Roberto Santamaría

Personal information
- Full name: Roberto Santamaría Ciprián
- Date of birth: 27 February 1985 (age 41)
- Place of birth: Pamplona, Spain
- Height: 1.83 m (6 ft 0 in)
- Position: Goalkeeper

Youth career
- Osasuna

Senior career*
- Years: Team / Apps / (Gls)
- 2004–2006: Osasuna B / 40 / (0)
- 2006–2008: Las Palmas B / 22 / (0)
- 2008–2010: Las Palmas / 55 / (0)
- 2009–2010: → Málaga (loan) / 0 / (0)
- 2010–2012: Girona / 54 / (0)
- 2012–2014: Ponferradina / 68 / (0)
- 2014–2015: Osasuna / 21 / (0)
- 2015–2016: Ponferradina / 33 / (0)
- 2016–2017: Mallorca / 24 / (0)
- 2017–2018: Reus / 2 / (0)
- 2018–2019: Huesca / 22 / (0)
- 2019–2020: Rayo Vallecano / 0 / (0)
- 2020–2021: Logroñés / 21 / (0)
- 2021–2022: Amorebieta / 24 / (0)
- 2022–2024: Tudelano / 46 / (0)
- Total:  / 432 / (0)

International career
- 2002: Spain U17 / 5 / (0)

= Roberto Santamaría (footballer, born 1985) =

Spanish footballer (born 1985)

Roberto Santamaría Ciprián (born 27 February 1985) is a Spanish former professional footballer who played as a goalkeeper.

==Club career==
Born in Pamplona, Navarre, Santamaría was a product of CA Osasuna's youth ranks, and was transferred to UD Las Palmas in summer 2006. In the Canary Islands, he spent his first two seasons with the reserves, making his debut with the first team on 23 February 2008 in a Segunda División match against RC Celta de Vigo in which he saved a penalty kick, helping to a 1–0 home win.
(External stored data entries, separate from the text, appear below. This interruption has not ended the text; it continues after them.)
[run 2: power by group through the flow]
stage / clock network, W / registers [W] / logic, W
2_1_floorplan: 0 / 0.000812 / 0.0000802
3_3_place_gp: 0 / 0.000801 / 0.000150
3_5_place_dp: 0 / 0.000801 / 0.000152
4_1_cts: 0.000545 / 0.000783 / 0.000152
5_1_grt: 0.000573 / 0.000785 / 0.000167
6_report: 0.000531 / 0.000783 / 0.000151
--- config.mk ---
export PLATFORM = sky130hd
export DESIGN_NAME = io_space_cpu_flat
export DESIGN_NICKNAME = d
export VERILOG_FILES = /design/src/io_space_pkg.sv /design/src/io_bus_if.sv /design/src/io_space_cpu.sv /design/src/flat_wrapper.sv
export SDC_FILE = /design/constraint.sdc
export NUM_CORES = 1
export LEC_CHECK = 0
export ABC_CLOCK_PERIOD_IN_PS = 3000
export BUFFER_PORTS_ARGS = -buffer_cell sky130_fd_sc_hd__buf_2
export CAP_MARGIN = 20
export CORE_UTILIZATION = 52
export CTS_CLUSTER_DIAMETER = 80
export CTS_CLUSTER_SIZE = 20
export DETAILED_ROUTE_END_ITERATION = 10
export GPL_TIMING_DRIVEN = 0
export MAX_ROUTING_LAYER = met4
export PLACE_DENSITY = 0.8
export SLEW_MARGIN = 20
export SYNTH_ARGS = -nofsm -noshare
export SYNTH_HDL_FRONTEND = slang
export SYNTH_SLANG_ARGS = --single-unit
--- constraint.sdc ---
create_clock -name ref_clk_in -period 3 [get_ports ref_clk_in]
set_input_delay 0.3 -clock ref_clk_in [delete_from_list [all_inputs] [get_ports ref_clk_in]]
set_output_delay 0.3 -clock ref_clk_in [all_outputs]
set_load 0.01 [all_outputs]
In the 2009 off-season, Santamaría was loaned to Málaga CF. During the campaign, he played as backup to also newly signed Gustavo Munúa, appearing in all of the side's four matches in the Copa del Rey.

On 12 August 2010, after terminating his Las Palmas contract, Santamaría joined Girona FC in the second division, replacing Albert Jorquera who retired earlier in the summer. He continued to compete in that tier the following years, representing SD Ponferradina (two spells), Osasuna, RCD Mallorca, CF Reus Deportiu and SD Huesca.

Santamaría entered Huesca's first season in La Liga as second choice behind Atlético Madrid loanee Axel Werner, and moved further down the depth chart when Serbian Aleksandar Jovanović was signed from Danish club Aarhus Gymnastikforening at the end of August. He was given his debut in the competition against Valencia CF on 23 December 2018 – aged 33 years and 10 months – by manager Francisco Rodríguez after the team had let in 40 goals in 18 competitive fixtures, making six saves in the 2–1 away defeat and being beaten by Cristiano Piccini with the last kick of the game.

On 27 November 2019, Santamaría moved to Rayo Vallecano in division two, agreeing to a deal until the end of the season. The following 1 September, he signed a one-year contract with fellow league team UD Logroñés.

Santamaría signed for second-tier newcomers SD Amorebieta on 13 July 2021.

==Personal life==
Santamaría's uncle, Roberto Santamaría Calavia, was also a footballer and a goalkeeper. He too represented Osasuna and Málaga, in the 80s/90s.

His brother, Mikel, a defender, was also brought up at Osasuna. In 2022, both siblings signed for CD Tudelano and played together for the first time.